IBM Develops Self-Destructing Smartphones for the Military, But the Rest of Us Want One, Too

Ever watched an old spy movie and gotten to the part where the hero is outfitted with these ultimate, super-cool, impossible gadgets, and found yourself thinking, "Yeah, my phone does all that stuff." Well, now phones might be on their way to taking yet another page out of the spy gadget playbook: IBM is currently developing a self-destructing smartphone for the U.S. military. So we are all of that much closer to being super spies. (Puts on super-sexy spy sunglasses).

The phones are still in development, and probably won't be available commercially for a long, long time regardless, but still, self-destructing smart phones are happening. The research arm of the U.S. military, Defense Advanced Research Projects Agency (DARPA) has awarded IBM a $3.4 million contract to develop technology that "when triggered, [can] degrade partially or completely into their surroundings." So far the idea seems to be that phones will be made of special materials and outfitted with one or more fuses that can shatter the phone and reduce the silicon chip to powder. Which is just So. Freaking. Cool.
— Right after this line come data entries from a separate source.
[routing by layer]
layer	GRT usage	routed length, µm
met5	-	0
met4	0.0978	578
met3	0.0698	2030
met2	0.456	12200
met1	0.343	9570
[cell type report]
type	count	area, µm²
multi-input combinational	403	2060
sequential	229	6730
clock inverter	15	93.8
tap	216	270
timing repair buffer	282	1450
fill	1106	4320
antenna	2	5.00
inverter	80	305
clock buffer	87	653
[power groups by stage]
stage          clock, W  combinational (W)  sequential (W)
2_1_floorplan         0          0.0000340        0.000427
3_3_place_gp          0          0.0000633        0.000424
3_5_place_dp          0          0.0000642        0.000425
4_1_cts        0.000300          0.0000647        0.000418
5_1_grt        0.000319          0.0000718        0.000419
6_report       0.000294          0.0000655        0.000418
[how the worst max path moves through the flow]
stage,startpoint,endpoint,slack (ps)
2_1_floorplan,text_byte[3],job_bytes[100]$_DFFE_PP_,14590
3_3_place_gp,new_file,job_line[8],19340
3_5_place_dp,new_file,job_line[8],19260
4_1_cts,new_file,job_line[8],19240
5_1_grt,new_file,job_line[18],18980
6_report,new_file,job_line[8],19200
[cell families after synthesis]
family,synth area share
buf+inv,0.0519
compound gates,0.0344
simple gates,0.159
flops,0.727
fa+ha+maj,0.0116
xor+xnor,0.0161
===== src/rtl/core/cplm_pkg.sv =====
`timescale 1ns / 1ps
// ----------------------------------------------------------------------------
// cplm_pkg
// Shared types, constants and helpers of the class pattern line matcher.
// ----------------------------------------------------------------------------
package cplm_pkg;

    localparam int MAX_PATTERN_DEF = 24;
    localparam int MAX_LINE_DEF    = 256;
    localparam int QUEUE_DEPTH     = 2;

    localparam int LINE_W    = 20;
    localparam int COL_OUT_W = 8;
    localparam int LEN_W     = 5;
    localparam int WORD_W    = 60;
    localparam int ELEM_W    = 10;
    localparam int CFG_IDX_W = 3;
    localparam int WORD_NUM  = 4;

    localparam logic [LINE_W-1:0] LINE_MAX = {LINE_W{1'b1}};
    localparam logic [7:0] LINE_FEED = 8'h0A;

    localparam logic [7:0] CHAR_0     = 8'h30;
    localparam logic [7:0] CHAR_9     = 8'h39;
    localparam logic [7:0] CHAR_LO_A  = 8'h61;
    localparam logic [7:0] CHAR_LO_Z  = 8'h7A;
    localparam logic [7:0] CHAR_UP_A  = 8'h41;
    localparam logic [7:0] CHAR_UP_Z  = 8'h5A;
    localparam logic [7:0] CHAR_UNDER = 8'h5F;

    localparam logic [CFG_IDX_W-1:0] CFG_PATTERN_LENGTH = 3'd0;
    localparam logic [CFG_IDX_W-1:0] CFG_PATTERN_WORD_A = 3'd1;
    localparam logic [CFG_IDX_W-1:0] CFG_PATTERN_WORD_B = 3'd2;
    localparam logic [CFG_IDX_W-1:0] CFG_PATTERN_WORD_C = 3'd3;
    localparam logic [CFG_IDX_W-1:0] CFG_PATTERN_WORD_D = 3'd4;

    typedef enum logic [1:0] {
        KIND_LITERAL  = 2'd0,
        KIND_DIGIT    = 2'd1,
        KIND_BOUNDARY = 2'd2,
        KIND_NEVER    = 2'd3
    } kind_t;

    typedef struct packed {
        logic [7:0] value;
        kind_t      kind;
        logic       used;
    } elem_t;

    function automatic logic is_digit(input logic [7:0] b);
        return (b >= CHAR_0) && (b <= CHAR_9);
    endfunction

    function automatic logic is_word(input logic [7:0] b);
        return is_digit(b) || ((b >= CHAR_LO_A) && (b <= CHAR_LO_Z)) ||
               ((b >= CHAR_UP_A) && (b <= CHAR_UP_Z)) || (b == CHAR_UNDER);
    endfunction

endpackage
The "Vanishing Programmable Resources" program is only just getting started, but here's hoping all goes well. Even if we lowly consumers have to wait years and years and years before we can buy our own self-destructing tech and run around pretending to be a James Bond/Michael Weston hybrid, the immediate benefit to the military would be obvious. Soldiers in every branch of the armed forces and of every rank all use radios, remote sensors, phones, and other technology, and DARPA says that "it is almost impossible to track and recover every device."

"At the end of operations," they report, "these electronics are often found scattered across the battlefield and might be captured by the enemy and repurposed or studied to compromise DoD's strategic technological advantage." Which would be way less of a problem if commanding officers could just send a radio signal to detonate the lost devices, as opposed to potentially allowing secret information to fall into the wrong hands.

Which really is wonderful and all of that, because I'm always in favor of ways of protecting homeland security that involve not trampling all over everyone's civil rights (looking at you NSA). But we all know that secretly we all just want to press a button on our phones and here a sexy computer voice say, "This phone will self-destruct in 10 seconds."